According to a University of Michigan study, children with egg allergies can safely receive a dose of the seasonal flu vaccine. The study showed that even children with a history of anaphylaxis to egg can safely be vaccinated against influenza.
Historically, the CDC has recommended that people with egg allergies not receive the vaccine because it may contain small amounts of an egg allergen. Recent research, such as the University of Michigan study, led to the modification of this recommendation in 2011. Currently, only those with severe egg allergies are cautioned against receiving the vaccine.
About the Study
In the research study, none of the children with severe allergies to eggs developed an allergic reaction after receiving the vaccine. Lead author of the study Matthew Greenhawt, M.D., M.B.A., Msc, explains:
"The flu vaccine is grown in embryonated chicken eggs and contains residual amounts of ovalbumin, a major egg allergen.
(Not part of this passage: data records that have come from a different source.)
`src/rtl/reg_file_pkg.sv`:
```
// rtl/reg_file_pkg.sv - shared widths, types and byte-lane merge for the register file
// Imported by reg_file and reg_file_rport.
package reg_file_pkg;

  localparam int REG_ADDR_W = 5;
  localparam int REG_DATA_W = 32;
  localparam int REG_BE_W   = REG_DATA_W / 8;
  localparam int REG_NUM    = 2 ** REG_ADDR_W;

  typedef logic [REG_ADDR_W-1:0] reg_addr_t;
  typedef logic [REG_DATA_W-1:0] reg_data_t;
  typedef logic [REG_BE_W-1:0]   reg_be_t;

  // Enabled lanes take the new word, disabled lanes keep the old one.
  function automatic reg_data_t be_merge(input reg_data_t old_w,
                                         input reg_data_t new_w,
                                         input reg_be_t   be);
    reg_data_t res;
    res = old_w;
    for (int b = 0; b < REG_BE_W; b++) begin
      if (be[b]) res[8*b +: 8] = new_w[8*b +: 8];
    end
    return res;
  endfunction

endpackage

```
`src/rtl/reg_file_rport.sv`:
```
// rtl/reg_file_rport.sv - one combinational read port: array select, zero register, bypass
// Bypass ports and merge exist only when REG_FILE_BYPASS_EN is defined.
module reg_file_rport
  import reg_file_pkg::*;
#(
  parameter int ADDR_W = REG_ADDR_W,
  parameter int DATA_W = REG_DATA_W
) (
  input  logic [ADDR_W-1:0]   i_rr,
  input  logic [DATA_W-1:0]   i_mem [2**ADDR_W],
`ifdef REG_FILE_BYPASS_EN
  input  logic                i_rst_n,
  input  logic [ADDR_W-1:0]   i_wr,
  input  logic [DATA_W-1:0]   i_wd,
  input  logic [DATA_W/8-1:0] i_we,
`endif
  output logic [DATA_W-1:0]   o_rd
);

  localparam int BE_W = DATA_W / 8;

  logic [DATA_W-1:0] w_rd;

  always_comb begin
    w_rd = i_mem[i_rr];
`ifdef REG_FILE_BYPASS_EN
    // i_rr == i_wr with i_rr != 0 below already implies a nonzero write address.
    if (i_rst_n && (i_wr == i_rr)) begin
      for (int b = 0; b < BE_W; b++) begin
        if (i_we[b]) w_rd[8*b +: 8] = i_wd[8*b +: 8];
      end
    end
`endif
    if (i_rr == '0) w_rd = '0;
  end

  assign o_rd = w_rd;

endmodule

```
`src/rtl/reg_file.sv`:
```
// rtl/reg_file.sv - 32x32 register file, two async reads, one byte-enabled sync write
// Optional write-to-read forwarding: define REG_FILE_BYPASS_EN.
module reg_file
  import reg_file_pkg::*;
#(
  parameter int ADDR_W = REG_ADDR_W,
  parameter int DATA_W = REG_DATA_W
) (
  input  logic                clk,
  input  logic                rst_n,
  input  logic [DATA_W/8-1:0] reg_we,
  input  logic [ADDR_W-1:0]   RR1,
  input  logic [ADDR_W-1:0]   RR2,
  input  logic [ADDR_W-1:0]   WR,
  input  logic [DATA_W-1:0]   WD,
  output logic [DATA_W-1:0]   RD1,
  output logic [DATA_W-1:0]   RD2
);

  localparam int BE_W = DATA_W / 8;
  localparam int NUM  = 2 ** ADDR_W;

  logic [DATA_W-1:0] r_mem [NUM];
  logic              w_wr_en;

  assign w_wr_en = (WR != '0) && (reg_we != '0);

  // Entry 0 is never written, so it stays at its reset value of zero.
  always_ff @(posedge clk or negedge rst_n) begin
    if (!rst_n) begin
      for (int i = 0; i < NUM; i++) r_mem[i] <= '0;
    end else if (w_wr_en) begin
      for (int b = 0; b < BE_W; b++) begin
        if (reg_we[b]) r_mem[WR][8*b +: 8] <= WD[8*b +: 8];
      end
    end
  end

  reg_file_rport #(.ADDR_W(ADDR_W), .DATA_W(DATA_W)) u_rport1 (
    .i_rr   (RR1),
    .i_mem  (r_mem),
`ifdef REG_FILE_BYPASS_EN
    .i_rst_n(rst_n),
    .i_wr   (WR),
    .i_wd   (WD),
    .i_we   (reg_we),
`endif
    .o_rd   (RD1)
  );

  reg_file_rport #(.ADDR_W(ADDR_W), .DATA_W(DATA_W)) u_rport2 (
    .i_rr   (RR2),
    .i_mem  (r_mem),
`ifdef REG_FILE_BYPASS_EN
    .i_rst_n(rst_n),
    .i_wr   (WR),
    .i_wd   (WD),
    .i_we   (reg_we),
`endif
    .o_rd   (RD2)
  );

endmodule

```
This has historically raised concern about the safety of the vaccine in children with egg allergies ... But this study shows these children, all of whom either had anaphylaxis or a severe allergic reaction from egg, can tolerate the vaccine ... The benefits outweigh the risks."
The new study, published in the
Annals of Allergy, Asthma and Immunology,
has already resulted in a change in the recommendations for childhood flu vaccinations. The American College of Allergy, Asthma and Immunology announced earlier this month that flu vaccines are safe even for children with a history of severe allergic reactions to eggs.